▶ _Problem requirements_
The answer should be an exact repeat of the stretch of material below from the line containing "create_clock -name clk -period 2.73" through the line containing "set_load 0.05 [all_outputs]".

........

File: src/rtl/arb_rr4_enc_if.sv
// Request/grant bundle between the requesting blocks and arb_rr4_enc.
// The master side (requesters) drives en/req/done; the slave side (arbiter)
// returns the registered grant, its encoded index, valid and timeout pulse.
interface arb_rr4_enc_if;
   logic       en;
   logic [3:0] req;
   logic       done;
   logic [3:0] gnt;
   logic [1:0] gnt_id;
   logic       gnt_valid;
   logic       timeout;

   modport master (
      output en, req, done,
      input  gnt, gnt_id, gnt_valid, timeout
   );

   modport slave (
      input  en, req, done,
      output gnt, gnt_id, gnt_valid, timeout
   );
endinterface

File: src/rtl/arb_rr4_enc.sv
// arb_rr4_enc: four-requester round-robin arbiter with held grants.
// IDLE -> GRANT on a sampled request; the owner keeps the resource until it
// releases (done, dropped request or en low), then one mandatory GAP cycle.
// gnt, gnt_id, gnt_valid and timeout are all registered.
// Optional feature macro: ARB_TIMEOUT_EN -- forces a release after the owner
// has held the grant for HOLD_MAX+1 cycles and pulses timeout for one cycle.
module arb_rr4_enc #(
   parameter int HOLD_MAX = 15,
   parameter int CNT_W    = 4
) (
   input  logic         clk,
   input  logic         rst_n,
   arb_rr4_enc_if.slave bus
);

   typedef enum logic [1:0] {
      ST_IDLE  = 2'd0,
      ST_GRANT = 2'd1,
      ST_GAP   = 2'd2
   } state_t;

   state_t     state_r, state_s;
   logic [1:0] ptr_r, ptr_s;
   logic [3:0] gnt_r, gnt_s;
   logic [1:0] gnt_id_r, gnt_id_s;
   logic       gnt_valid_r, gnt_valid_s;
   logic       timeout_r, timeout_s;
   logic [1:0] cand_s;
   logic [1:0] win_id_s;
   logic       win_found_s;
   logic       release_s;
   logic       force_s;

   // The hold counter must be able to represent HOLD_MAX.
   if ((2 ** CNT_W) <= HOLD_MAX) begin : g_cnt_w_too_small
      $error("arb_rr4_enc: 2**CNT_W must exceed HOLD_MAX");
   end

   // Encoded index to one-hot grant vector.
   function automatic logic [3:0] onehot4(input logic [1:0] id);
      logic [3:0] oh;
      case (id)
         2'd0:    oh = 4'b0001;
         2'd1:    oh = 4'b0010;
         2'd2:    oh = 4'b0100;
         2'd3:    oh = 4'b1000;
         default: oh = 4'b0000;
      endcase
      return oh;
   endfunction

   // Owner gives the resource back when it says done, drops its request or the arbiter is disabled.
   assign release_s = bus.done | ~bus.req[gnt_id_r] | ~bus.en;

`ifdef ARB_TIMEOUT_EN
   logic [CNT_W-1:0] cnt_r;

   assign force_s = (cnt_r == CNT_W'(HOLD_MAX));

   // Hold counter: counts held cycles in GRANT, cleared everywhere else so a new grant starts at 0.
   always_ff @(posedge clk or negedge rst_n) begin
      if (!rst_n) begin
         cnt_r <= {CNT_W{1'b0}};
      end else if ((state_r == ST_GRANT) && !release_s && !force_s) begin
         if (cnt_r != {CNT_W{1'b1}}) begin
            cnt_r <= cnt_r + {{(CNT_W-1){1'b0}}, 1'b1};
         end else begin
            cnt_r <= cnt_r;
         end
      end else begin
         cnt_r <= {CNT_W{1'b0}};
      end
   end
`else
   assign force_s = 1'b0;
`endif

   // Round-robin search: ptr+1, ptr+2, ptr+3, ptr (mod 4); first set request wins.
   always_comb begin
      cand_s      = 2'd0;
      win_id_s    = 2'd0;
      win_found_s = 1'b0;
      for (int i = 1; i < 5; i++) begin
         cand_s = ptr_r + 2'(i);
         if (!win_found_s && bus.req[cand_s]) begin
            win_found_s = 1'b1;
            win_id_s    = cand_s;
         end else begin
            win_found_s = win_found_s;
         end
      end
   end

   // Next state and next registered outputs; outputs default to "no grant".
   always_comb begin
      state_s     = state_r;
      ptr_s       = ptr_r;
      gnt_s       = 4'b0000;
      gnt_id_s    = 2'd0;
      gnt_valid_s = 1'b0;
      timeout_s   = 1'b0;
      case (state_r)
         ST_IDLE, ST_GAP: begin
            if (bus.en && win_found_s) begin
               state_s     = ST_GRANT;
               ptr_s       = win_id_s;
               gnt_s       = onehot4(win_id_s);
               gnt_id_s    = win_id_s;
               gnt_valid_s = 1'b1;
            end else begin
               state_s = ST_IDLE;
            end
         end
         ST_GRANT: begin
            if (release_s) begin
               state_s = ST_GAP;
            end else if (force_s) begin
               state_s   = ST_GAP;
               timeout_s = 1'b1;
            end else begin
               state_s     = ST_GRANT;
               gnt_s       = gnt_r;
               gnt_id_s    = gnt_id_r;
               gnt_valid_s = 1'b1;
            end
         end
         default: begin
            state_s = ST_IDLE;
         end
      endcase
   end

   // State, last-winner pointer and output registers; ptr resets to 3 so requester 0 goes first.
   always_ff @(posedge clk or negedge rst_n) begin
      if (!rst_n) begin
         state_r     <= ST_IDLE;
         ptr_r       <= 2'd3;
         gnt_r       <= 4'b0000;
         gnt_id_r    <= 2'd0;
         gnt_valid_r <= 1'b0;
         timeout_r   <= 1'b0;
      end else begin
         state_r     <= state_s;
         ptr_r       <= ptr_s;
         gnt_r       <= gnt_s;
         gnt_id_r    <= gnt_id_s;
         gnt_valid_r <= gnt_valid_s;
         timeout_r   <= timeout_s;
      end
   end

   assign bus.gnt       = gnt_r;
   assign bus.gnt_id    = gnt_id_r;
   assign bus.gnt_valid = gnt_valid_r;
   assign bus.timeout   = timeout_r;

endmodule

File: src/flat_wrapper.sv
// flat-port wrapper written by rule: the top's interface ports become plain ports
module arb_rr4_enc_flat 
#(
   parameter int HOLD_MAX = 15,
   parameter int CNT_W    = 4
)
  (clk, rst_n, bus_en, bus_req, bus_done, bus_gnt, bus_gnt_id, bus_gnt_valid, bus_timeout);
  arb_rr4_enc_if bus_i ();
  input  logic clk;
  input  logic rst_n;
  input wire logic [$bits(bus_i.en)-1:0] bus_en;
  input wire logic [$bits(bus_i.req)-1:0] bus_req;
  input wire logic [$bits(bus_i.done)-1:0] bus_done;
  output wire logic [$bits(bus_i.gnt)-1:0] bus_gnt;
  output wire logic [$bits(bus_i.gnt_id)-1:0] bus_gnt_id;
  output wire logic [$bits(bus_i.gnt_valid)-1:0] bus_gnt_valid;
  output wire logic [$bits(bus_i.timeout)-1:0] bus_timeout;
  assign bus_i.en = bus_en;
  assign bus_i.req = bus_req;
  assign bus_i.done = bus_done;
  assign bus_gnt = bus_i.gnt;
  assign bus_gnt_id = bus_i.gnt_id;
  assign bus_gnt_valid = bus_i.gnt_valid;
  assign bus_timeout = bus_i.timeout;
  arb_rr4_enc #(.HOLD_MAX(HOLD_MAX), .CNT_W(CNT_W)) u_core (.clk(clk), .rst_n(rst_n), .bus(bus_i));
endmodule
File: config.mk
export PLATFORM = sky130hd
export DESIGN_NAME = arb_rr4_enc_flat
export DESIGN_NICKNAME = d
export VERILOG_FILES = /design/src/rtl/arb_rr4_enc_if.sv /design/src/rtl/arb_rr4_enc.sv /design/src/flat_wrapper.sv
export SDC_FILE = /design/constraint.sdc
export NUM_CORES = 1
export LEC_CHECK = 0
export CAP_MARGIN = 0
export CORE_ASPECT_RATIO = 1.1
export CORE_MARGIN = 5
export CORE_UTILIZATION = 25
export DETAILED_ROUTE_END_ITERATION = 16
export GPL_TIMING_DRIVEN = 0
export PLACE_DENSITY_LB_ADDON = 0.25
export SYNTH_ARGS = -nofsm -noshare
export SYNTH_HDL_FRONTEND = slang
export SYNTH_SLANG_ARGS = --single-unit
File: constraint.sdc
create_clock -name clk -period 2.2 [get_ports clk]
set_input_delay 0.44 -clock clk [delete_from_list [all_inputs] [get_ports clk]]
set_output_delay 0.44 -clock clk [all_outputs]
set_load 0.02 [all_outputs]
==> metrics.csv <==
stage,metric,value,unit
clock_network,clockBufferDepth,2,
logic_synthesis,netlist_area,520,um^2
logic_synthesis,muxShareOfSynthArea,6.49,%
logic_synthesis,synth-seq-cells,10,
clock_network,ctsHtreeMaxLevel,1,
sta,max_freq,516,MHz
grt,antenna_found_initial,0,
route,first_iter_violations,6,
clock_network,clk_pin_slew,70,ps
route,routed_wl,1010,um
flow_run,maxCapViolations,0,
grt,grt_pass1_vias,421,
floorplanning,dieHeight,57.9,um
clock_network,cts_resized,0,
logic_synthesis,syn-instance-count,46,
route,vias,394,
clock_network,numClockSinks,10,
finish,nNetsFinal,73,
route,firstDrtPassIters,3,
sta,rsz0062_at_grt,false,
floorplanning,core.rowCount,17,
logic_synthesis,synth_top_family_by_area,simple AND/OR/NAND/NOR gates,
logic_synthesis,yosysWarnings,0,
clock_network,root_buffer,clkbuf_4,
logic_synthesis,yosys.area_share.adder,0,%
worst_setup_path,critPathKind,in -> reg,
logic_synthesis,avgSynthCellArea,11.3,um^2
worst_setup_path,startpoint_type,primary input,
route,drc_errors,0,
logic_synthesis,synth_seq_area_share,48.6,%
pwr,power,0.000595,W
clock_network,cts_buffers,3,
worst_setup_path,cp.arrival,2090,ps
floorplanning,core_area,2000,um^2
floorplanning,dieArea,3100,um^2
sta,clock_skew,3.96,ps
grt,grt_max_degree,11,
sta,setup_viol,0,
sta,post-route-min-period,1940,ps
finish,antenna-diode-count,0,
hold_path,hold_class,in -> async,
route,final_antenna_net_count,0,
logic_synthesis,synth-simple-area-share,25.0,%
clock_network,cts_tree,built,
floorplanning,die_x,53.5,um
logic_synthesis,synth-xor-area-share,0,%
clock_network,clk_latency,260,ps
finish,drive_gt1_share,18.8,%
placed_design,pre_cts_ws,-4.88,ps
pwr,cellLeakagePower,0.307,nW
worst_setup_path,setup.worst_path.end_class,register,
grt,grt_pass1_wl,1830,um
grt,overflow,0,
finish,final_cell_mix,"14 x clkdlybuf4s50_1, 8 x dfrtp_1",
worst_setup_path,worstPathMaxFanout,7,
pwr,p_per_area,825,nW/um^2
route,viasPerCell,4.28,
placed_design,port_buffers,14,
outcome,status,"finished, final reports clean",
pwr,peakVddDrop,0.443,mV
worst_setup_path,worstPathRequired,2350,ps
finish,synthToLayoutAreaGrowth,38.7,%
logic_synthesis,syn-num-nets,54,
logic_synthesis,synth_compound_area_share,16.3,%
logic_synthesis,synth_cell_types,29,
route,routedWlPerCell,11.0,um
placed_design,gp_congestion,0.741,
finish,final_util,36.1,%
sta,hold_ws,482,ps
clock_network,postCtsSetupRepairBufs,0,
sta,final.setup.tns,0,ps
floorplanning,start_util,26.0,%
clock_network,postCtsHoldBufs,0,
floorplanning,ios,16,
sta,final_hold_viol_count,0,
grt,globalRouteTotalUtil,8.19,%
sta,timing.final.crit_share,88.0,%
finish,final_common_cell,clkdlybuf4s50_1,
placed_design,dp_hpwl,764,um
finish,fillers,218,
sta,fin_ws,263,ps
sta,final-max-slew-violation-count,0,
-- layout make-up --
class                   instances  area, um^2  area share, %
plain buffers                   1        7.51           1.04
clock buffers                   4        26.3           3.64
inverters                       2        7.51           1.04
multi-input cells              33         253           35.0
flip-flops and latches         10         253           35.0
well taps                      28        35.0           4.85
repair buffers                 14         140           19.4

........

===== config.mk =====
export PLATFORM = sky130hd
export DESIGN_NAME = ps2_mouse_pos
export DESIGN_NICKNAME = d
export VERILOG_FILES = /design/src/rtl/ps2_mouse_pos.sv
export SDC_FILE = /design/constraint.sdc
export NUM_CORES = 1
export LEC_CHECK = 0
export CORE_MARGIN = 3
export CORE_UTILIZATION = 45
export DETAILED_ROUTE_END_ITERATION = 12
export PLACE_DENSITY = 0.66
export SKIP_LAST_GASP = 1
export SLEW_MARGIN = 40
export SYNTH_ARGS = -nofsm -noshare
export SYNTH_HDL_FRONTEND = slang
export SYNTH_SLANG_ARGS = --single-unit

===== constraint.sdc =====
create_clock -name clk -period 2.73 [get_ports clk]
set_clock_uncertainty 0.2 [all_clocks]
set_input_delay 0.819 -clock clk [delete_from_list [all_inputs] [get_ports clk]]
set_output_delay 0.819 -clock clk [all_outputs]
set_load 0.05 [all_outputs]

........

▶ _Response area_
create_clock -name clk -period 2.73 [get_ports clk]
set_clock_uncertainty 0.2 [all_clocks]
set_input_delay 0.819 -clock clk [delete_from_list [all_inputs] [get_ports clk]]
set_output_delay 0.819 -clock clk [all_outputs]
set_load 0.05 [all_outputs]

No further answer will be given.